Calling for the rejection of any court’s attempt and/or action that appeared to be anti-intellectual, it justified its call by describing the order as an attempt to return Nigeria to the disgraceful days of military dictatorship and tyranny through the back door.
HURIWA lampooned the “belated injunction” from the court, arguing that it was “immoral and disgusting for a court of law to involve itself in a bitter intra-party squabbles by seeking to halt the publication and circulation of a book written by a Nigerian who has the unfettered fundamental right to freedom of expression.”
While observing that the protection of fundamental freedom of expression was the very basis for the existence of democracy and the principle of the rule of law, the association said it was inconceivable that a judge could have attempted to stop an act that was already completed. It however encouraged Nigerians who perceived his or her reputation as injured or tarnished by the contents of the book to institute an appropriate libel case in a competent court of law, rather than engage in an exercise in futility.
The statement continues, “We are all living witnesses to the gross abuses that exparte motions were subjected to by politicians only in the recent past and these frequently abused privileged orders of the court which is seen largely as a professional ambush against respondents who ought to be properly served and put on notice and so it is imperative that the hierarchy of the nation’s judiciary takes immediate and effective action to check the abuse of exparte applications by litigants.
“We have not forgotten that it was also by the abuse of exparte application for an injunction from an Abuja High Court obtained by mid -night by the notorious Association for a better Nigeria [ABN] that truncated the planned transition to civil rule during the General Babangida’s regime when the now martyred Icon of democracy Chief Moshood Kashimawo Abiola was coasting home with victory in the popularly acclaimed free and fair Presidential election of June 12, 1993.
“We completely reject any court injunction that seeks to keep Nigerians perpetually in information and intellectual darkness regarding the undercurrents of our politics especially in the contemporary times.
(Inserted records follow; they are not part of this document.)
What follows belongs to an exercise in optimizing a design on an open flow for small area and a short achievable clock period; a production flow would make more cautious choices.
No functional check of the RTL was part of this run.
No activity file was given, so power comes from the tool's default toggle rates.

`run.sh`:
```
#!/bin/bash
# synth_recipe.tcl (not shown) runs the flow's synth.tcl, then flattens the netlist and writes it again
# the make line also repeats each setting of config.mk as NAME=value (left out here)
make -C /OpenROAD-flow-scripts/flow DESIGN_CONFIG=/design/flow/config.mk WORK_HOME=/design/flow/orfs CLKGATE_MAP_FILE= SYNTH_SCRIPT=/design/flow/synth_recipe.tcl finish
```
`config.mk`:
```
export PLATFORM = sky130hd
export DESIGN_NAME = FPM
export DESIGN_NICKNAME = FPM
export VERILOG_FILES = /design/flow/design.v
export SDC_FILE = /design/flow/constraint.sdc
export NUM_CORES = 4
export LEC_CHECK = 0
export CAP_MARGIN = 20
export CORE_MARGIN = 2
export CORE_UTILIZATION = 55
export SETUP_SLACK_MARGIN = 1.0
export SLEW_MARGIN = 20
export SYNTH_HIERARCHICAL = 1
export SYNTH_MINIMUM_KEEP_SIZE = 0
```
`constraint.sdc`:
```
create_clock -name core_clock -period 3.0 [get_ports {clk}]
set_input_delay 0.6000 -clock core_clock [delete_from_list [all_inputs] [get_ports {clk}]]
set_output_delay 0.6000 -clock core_clock [all_outputs]
set_load 0.01 [all_outputs]
```
What follows belongs to an exercise in optimizing a design on an open flow for small area and a short achievable clock period; a production flow would make more cautious choices. The RTL was checked by simulation tests, not by an equivalence proof against the original design.

Setup of build 64:
==> flow/design.v <==
module calc(out, decimal, CLK, RST, CE, plus, sub, multi, equal);
output [14:0] out;
input  [9:0]  decimal;
input  CLK, RST, CE, plus, sub, multi, equal;
reg [14:0] B, R;
reg [2:0]  cnt;
reg [1:0]  ope;    
reg        P;      
reg fx8, fx4, fxn, fy1, fy2, fyn;   
reg fk;                             
reg fci;                            
reg [3:0] ff;                       
wire [3:0] d = decimal[9] ? 4'd9 : decimal[8] ? 4'd8 : decimal[7] ? 4'd7 :
               decimal[6] ? 4'd6 : decimal[5] ? 4'd5 : decimal[4] ? 4'd4 :
               decimal[3] ? 4'd3 : decimal[2] ? 4'd2 : decimal[1] ? 4'd1 : 4'd0;
wire digit = (decimal != 10'd0) && (cnt != 3'd7);
wire o_non = (ope == 2'd0), o_add = (ope == 2'd1), o_sub = (ope == 2'd2), o_mul = (ope == 2'd3);
wire o_as  = o_add | o_sub;
wire bx4 = (d == 4'd3) | (d == 4'd4) | (d == 4'd5);
wire bx8 = (d >= 4'd6);
wire by1 = (d == 4'd1) | (d == 4'd3) | (d == 4'd5) | (d == 4'd7) | (d == 4'd9);
wire by2 = (d == 4'd2) | (d == 4'd6);
wire byn = (d == 4'd3) | (d == 4'd6) | (d == 4'd7);
wire [3:0] f = o_mul ? 4'd0 : o_sub ? 4'd9 - d : d;
always @(posedge CLK) begin
    fx8 <= o_as | (o_mul & bx8);
    fx4 <= o_mul & bx4;
    fxn <= o_as;
    fy1 <= o_as | (o_mul & by1);
    fy2 <= o_mul & by2;
    fyn <= o_as | (o_mul & byn);
    fk  <= o_add;
    fci <= o_add | (o_mul & byn);
    ff  <= {f[3], f[2] | f[3], f[1] | f[3], f[0]};
end
wire [14:0] W = {R[11:0], fk, fk, fk};
wire [14:0] V = {R[13:0], fk};
wire [11:0] Xh = ((fx8 ? B[11:0] : 12'd0) | (fx4 ? B[12:1] : 12'd0)) ^ {12{fxn}};
wire [14:0] X = {Xh, (fx4 & B[0]) | ff[2], ff[1], ff[0]};
wire [14:0] Y = ((fy1 ? B : 15'd0) | (fy2 ? {B[13:0], 1'b0} : 15'd0)) ^ {15{fyn}};
wire [14:0] s1 = W ^ V ^ X;
wire [14:0] c1 = {(W[13:0] & V[13:0]) | (W[13:0] & X[13:0]) | (V[13:0] & X[13:0]), ff[3]};
wire [14:0] s2 = s1 ^ c1 ^ Y;
wire [14:0] c2 = {(s1[13:0] & c1[13:0]) | (s1[13:0] & Y[13:0]) | (c1[13:0] & Y[13:0]), ff[3]};
wire [14:0] S = s2 + c2 + {14'd0, fci};
wire [14:0] Reff = P ? S : R;
always @(posedge CLK or negedge RST)
    if (!RST) begin
        B <= 0; R <= 0; cnt <= 0; ope <= 0; P <= 0;
    end else begin
        P <= digit;
        if (digit) begin
            R <= Reff;
            cnt <= cnt + 3'd1;
        end else if (plus | sub | multi) begin
            B <= Reff;
            ope <= plus ? 2'd1 : sub ? 2'd2 : 2'd3;
            R <= (plus | sub) ? Reff : 15'd0;
            cnt <= 0;
        end else if (equal) begin
            if (!o_non) B <= Reff;
            ope <= 0;
            R <= 0;
            cnt <= 0;
        end else if (CE) begin
            R <= o_as ? B : 15'd0;
            cnt <= 0;
        end else
            R <= Reff;
    end
assign out = B;
endmodule
Settings: LEC_CHECK=0, ABC_CLOCK_PERIOD_IN_PS=2500, CAP_MARGIN=20, CORE_MARGIN=2, CORE_UTILIZATION=40, SETUP_SLACK_MARGIN=4, SLEW_MARGIN=20; clock period 7.5 ns.
run.sh (not shown) runs the stock make flow with config.mk's settings and CLKGATE_MAP_FILE= SYNTH_SCRIPT=/design/flow/synth_recipe.tcl, a recipe that flattens the netlist after the stock synthesis.
Every stage of the flow completed for build 64, and the final layout passed the timing, DRC and antenna checks.
[inputs] build 60 vs build 64
- ABC_AREA now 1, previously not set
- SETUP_SLACK_MARGIN now 3.75, was 4
- ABC_CLOCK_PERIOD_IN_PS no longer set, was 2500
==> flow/flow/run.sh (new file) <==
#!/bin/bash
# Standard layout, but with plain buf_2 cells as the port buffers.
set -euo pipefail
bash standard.sh "BUFFER_PORTS_ARGS=-buffer_cell sky130_fd_sc_hd__buf_2" finish > orfs_flow.log 2>&1
==> flow/standard.sh (new file) <==
#!/bin/bash
# synth_recipe.tcl (not shown) runs the flow's synth.tcl, then flattens the netlist and writes it again
# the make line also repeats each setting of config.mk as NAME=value (left out here)
make -C /OpenROAD-flow-scripts/flow DESIGN_CONFIG=/design/flow/config.mk WORK_HOME=/design/flow/orfs CLKGATE_MAP_FILE= SYNTH_SCRIPT=/design/flow/synth_recipe.tcl "${@:-finish}"
removed: flow/run.sh
### Flow results
The final layout from build 60, which completed every stage, passed the timing, DRC and antenna checks at the end of the flow. Relative to build 64, the synthesized cell count of build 60 is higher by about 47%. Of build 60 and build 64, the run reporting the lower row count was build 64. From build 64 to build 60 the numbers moved as follows: count of inverters not on the clock network in the layout +390%.
Input changes introduced in build 20 (baseline for comparison: build 60):
- a deleted ABC_AREA that had been 1
- a change of CORE_UTILIZATION from 40 to 70
Findings:
End of the critical path: R[10] -> build 60, R[13] -> build 20. Sort build 60 and build 20 by sequential cell area share, ascending, and build 60 comes first. Changes observed in build 20 relative to build 60: detailed-placement wirelength estimate shows a reduction of 24%, number of vias per cell went up, final setup skew roughly the same.


// calc: RTL as listed in full above, without the edits since
==> flow/config.mk <==
export PLATFORM = sky130hd
export DESIGN_NAME = calc
export DESIGN_NICKNAME = calc
export VERILOG_FILES = /design/flow/design.v
export SDC_FILE = /design/flow/constraint.sdc
export NUM_CORES = 4
export LEC_CHECK = 0
export CAP_MARGIN = 20
export CORE_MARGIN = 2
export CORE_UTILIZATION = 40
export SETUP_SLACK_MARGIN = 3.75
export SLEW_MARGIN = 20
==> flow/constraint.sdc <==
create_clock -name core_clock -period 7.5 [get_ports {CLK}]
set_input_delay 1.5000 -clock core_clock [delete_from_list [all_inputs] [get_ports {CLK}]]
set_output_delay 1.5000 -clock core_clock [all_outputs]
set_load 0.01 [all_outputs]
standard.sh (not shown) runs the stock make flow with config.mk's settings and CLKGATE_MAP_FILE= SYNTH_SCRIPT=/design/flow/synth_recipe.tcl, a recipe that flattens the netlist after the stock synthesis.
==> flow/flow/run.sh <==
#!/bin/bash
# Standard layout, but with plain buf_2 cells as the port buffers.
set -euo pipefail
bash standard.sh "BUFFER_PORTS_ARGS=-buffer_cell sky130_fd_sc_hd__buf_2" finish > orfs_flow.log 2>&1
Next try:
--- a/flow/config.mk
+++ b/flow/config.mk
@@ -9,4 +9,4 @@
 export CORE_MARGIN = 2
 export CORE_UTILIZATION = 40
-export SETUP_SLACK_MARGIN = 3.75
+export SETUP_SLACK_MARGIN = 4
 export SLEW_MARGIN = 20
Outcome: The changed run finished with timing, DRC and antenna clean. Register-to-register slack gains 0.04 ns. Core utilization climbs by 3.1 points. Fmax rises by 1.1%. Count of clock-buffer cells in the layout is lower by 1. First-iteration DRC count rose by 9.3%. Area after synthesis does not change.

## static timing again, ports no longer ideal
The results above use ideal ports. As a check the final layouts listed here were re-extracted and re-timed, cells and wires unchanged. Step 1 (the two cells are an assumption about what drives the block):
set clk [get_ports {CLK}]
set_driving_cell -lib_cell sky130_fd_sc_hd__clkbuf_16 $clk
set_driving_cell -lib_cell sky130_fd_sc_hd__buf_2 [delete_from_list [all_inputs] $clk]
Step 2 also shifts input and output timing later by t, the mid clock arrival at the registers, as if the neighbouring blocks saw the same clock. a / b / c = no drivers / after step 1 / after step 2; a / b = the first two.
| run | t, ns | setup slack, ns | latest minus earliest clock arrival (ns) | worst slew at a driven data input, ns | pins driven straight from the clock port |
|---|---|---|---|---|---|
| build 64 | 0.335 | 3.969 / 3.969 / 3.711 | 0.009 / 0.009 | 0.04 | 1 |
| build 60 | 0.330 | 3.981 / 3.981 / 3.981 | 0.008 / 0.009 | 0.03 | 1 |
| build 20 | 0.329 | 3.787 / 3.787 / 3.776 | 0.006 / 0.006 | 0.03 | 1 |
| the first run of note 2 | 0.349 | 3.833 / 3.833 / 3.782 | 0.017 / 0.017 | 0.03 | 1 |
| the second run of note 2 | 0.331 | 3.872 / 3.872 / 3.869 | 0.006 / 0.006 | 0.03 | 1 |
After both steps every run listed still meets setup and hold. For build 64, which loses most, drivers alone change the setup slack by 0.000 ns; drivers and shift together by -0.258 ns.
Indeed the court of law should give judgements that will promote the exercise of the constitutionally guaranteed freedoms as encapsulated in the nation’s supreme body of laws,” the body asserted.
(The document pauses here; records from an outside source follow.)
Context: an optimization exercise on an open-source flow, tuned for small area, a short achievable clock period and few clock cycles. The choices shown serve that exercise and are no tape-out recipe.
No functional check of the RTL was part of any run shown here.
Power and IR drop assume default switching activity.

--- flow/config.mk ---
export PLATFORM = sky130hd
export DESIGN_NAME = circle_draw
export DESIGN_NICKNAME = circle_draw
export VERILOG_FILES = /design/flow/design.v
export SDC_FILE = /design/flow/constraint.sdc
export NUM_CORES = 4
export LEC_CHECK = 0
export CAP_MARGIN = 20
export CORE_MARGIN = 2
export CORE_UTILIZATION = 40
export PLACE_DENSITY = 0.6
export SETUP_SLACK_MARGIN = 4.3
export SLEW_MARGIN = 20
--- flow/constraint.sdc ---
create_clock -name core_clock -period 7.0 [get_ports {CLK50}]
set_input_delay 1.4000 -clock core_clock [delete_from_list [all_inputs] [get_ports {CLK50}]]
set_output_delay 1.4000 -clock core_clock [all_outputs]
set_load 0.01 [all_outputs]
--- flow/design.v ---
module circle_draw(xc,yc,rad,x,y,color,color_disp,CLK50,clearn,plot,wr,ready);
	input [7:0] xc;
	input [6:0] yc;
	input [5:0] rad;
	input CLK50,clearn,plot;
	input [2:0] color;
	output [7:0] x;
	output [6:0] y;
	output [2:0] color_disp;
	output wr;
	output ready;
	function [8:0] add8;
		input [7:0] p, q;
		input ci;
		integer i;
		reg c;
		begin
			c = ci;
			for (i = 0; i < 8; i = i + 1) begin
				add8[i] = p[i] ^ q[i] ^ c;
				c = (p[i] & q[i]) | (c & (p[i] ^ q[i]));
			end
			add8[8] = c;
		end
	endfunction
	localparam IDLE = 2'b00, CLR = 2'b01, SET = 2'b10, DRW = 2'b11;
	reg [1:0] m;
	reg [7:0] xo;
	reg [6:0] yo;
	reg [2:0] col;
	reg rdy;
	reg [5:0] a, bm;
	reg [7:0] e;
	reg [2:0] ph;
	reg n1, n2, c3, c4;
	reg h, sd;
	reg qx1, qx2;
	wire big = (rad == 6'd0) | (&rad[5:2]);
	wire [5:0] r = big ? 6'd59 : rad;
	wire [8:0] radm = add8({2'b0, rad}, 8'hff, 1'b0);
	wire [5:0] rm = big ? 6'd58 : radm[5:0];      
	wire a0 = (a == 6'd0);
	wire dec = ~e[7] | (&e[6:1]);
	wire [8:0] dd = add8({2'b0, a}, {2'b11, ~bm}, 1'b0);
	wire done = (~dd[7] & (dd[1] | dd[0])) | (&bm);
	wire [5:0] xs = ph[2] ? bm : a;
	wire [5:0] ys = ph[2] ? a : bm;
	wire xneg = ph[1];
	wire yneg = ph[0];
	wire [8:0] gxs = {xc, 1'b1} + {{2{xneg}}, xs ^ {6{xneg}}, xneg ^ ph[2]};
	wire [7:0] gys = {yc, 1'b1} + {yneg, ys ^ {6{yneg}}, yneg ^ ~ph[2]};
	wire [7:0] gx = gxs[8:1];
	wire [6:0] gy = gys[7:1];
	wire [7:0] mask = {c4 & ~a0, c4, c3 & ~a0, c3, {2{~n2 & ~a0}}, {2{~n1}}};
	reg [2:0] nxt;
	reg more;
	integer k;
	always @(*) begin
		nxt = 3'd0;
		more = 1'b0;
		for (k = 7; k >= 0; k = k - 1)
			if (k > ph && mask[k]) begin
				nxt = k;
				more = 1'b1;
			end
	end
	wire set1 = qx1 & (xo == 8'd159);
	wire set2 = qx2 & (xo == 8'd0);
	wire xv = ~(xc[7] & (xc[6] | xc[5]));
	wire [7:0] q = {~xc[7:5] + 3'd5, ~xc[4:0]};    
	wire [8:0] qmb = add8(q, {2'b11, ~bm}, 1'b0);
	wire [8:0] xmb = add8(xc, {2'b11, ~bm}, 1'b0);
	wire v3 = ~xv | qmb[8];
	wire v4 = ~xv | xmb[8];
	wire [8:0] ai = add8({2'b0, a}, 8'd0, 1'b1);
	wire [8:0] bd = add8({2'b0, bm}, 8'hff, 1'b0);
	wire [7:0] eop = h ? (sd ? {1'b1, ~bm, 1'b1} : 8'd2) : {1'b0, a, 1'b1};
	wire [8:0] ens = {e, 1'b1} + {eop, h & sd};
	wire [7:0] en = ens[8:1];
	wire lfb = ~(yo[6] ^ yo[5]);
	wire clr_end = ({yo, xo} == 15'h4000);
	always @(posedge CLK50 or negedge clearn)
	begin
		if (!clearn) begin
			m <= CLR;
			rdy <= 1'b0;
			xo <= 8'd0;
			yo <= 7'd0;
			col <= 3'd0;
		end else begin
			case (m)
			CLR: begin
				if (clr_end) begin
					m <= IDLE;
					rdy <= 1'b1;
				end
			end
			IDLE: begin
				if (plot) begin
					m <= SET;
					rdy <= 1'b0;
				end
			end
			SET: m <= DRW;
			default: if (done) begin
				m <= IDLE;
				rdy <= 1'b1;
			end
			endcase
			if (m == CLR) begin
				xo <= {xo[6:0], lfb};
				yo <= {yo[5:0], xo[7]};
				col <= 3'd0;
			end else begin
				xo <= gx;
				yo <= gy;
				col <= color;
			end
		end
	end
	always @(posedge CLK50)
	begin
		c3 <= v3;
		c4 <= v4;
		if (m == IDLE) begin
			a <= 6'd0;
			bm <= rm;
			e <= {2'b11, ~r};
			ph <= 3'd0;
			n1 <= 1'b0;
			n2 <= 1'b0;
			h <= 1'b0;
			qx1 <= 1'b0;
			qx2 <= 1'b0;
		end else begin
			h <= ~more;
			qx1 <= (ph[2:1] == 2'd0);
			qx2 <= (ph[2:1] == 2'd1) | ((ph[2:1] == 2'd0) & a0);
			sd <= dec;
			if (h | ~more) e <= en;
			if (set1) n1 <= 1'b1;
			if (set2) n2 <= 1'b1;
			if (more)
				ph <= nxt;
			else begin
				ph <= n1 ? 3'd2 : 3'd0;
				a <= ai[5:0];
				if (dec) bm <= bd[5:0];
			end
		end
	end
	assign x = xo;
	assign y = yo;
	assign color_disp = col;
	assign wr = m[0];
	assign ready = rdy;
endmodule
DAILY POST recalls that a Federal High Court, presided over by Justice Valentine Ashi, had last Wednesday found Obasanjo guilty of contempt, after he defied its directive restraining him from releasing a memoir written by him.
Justice Ashi had ordered that the book launch be put on hold over claims that the three-volume series contained details of a libel case already before the Court. The case in question borders on a drug trafficking allegations the former president leveled against a PDP leader in the South-west, Chief Buruji Kashamu.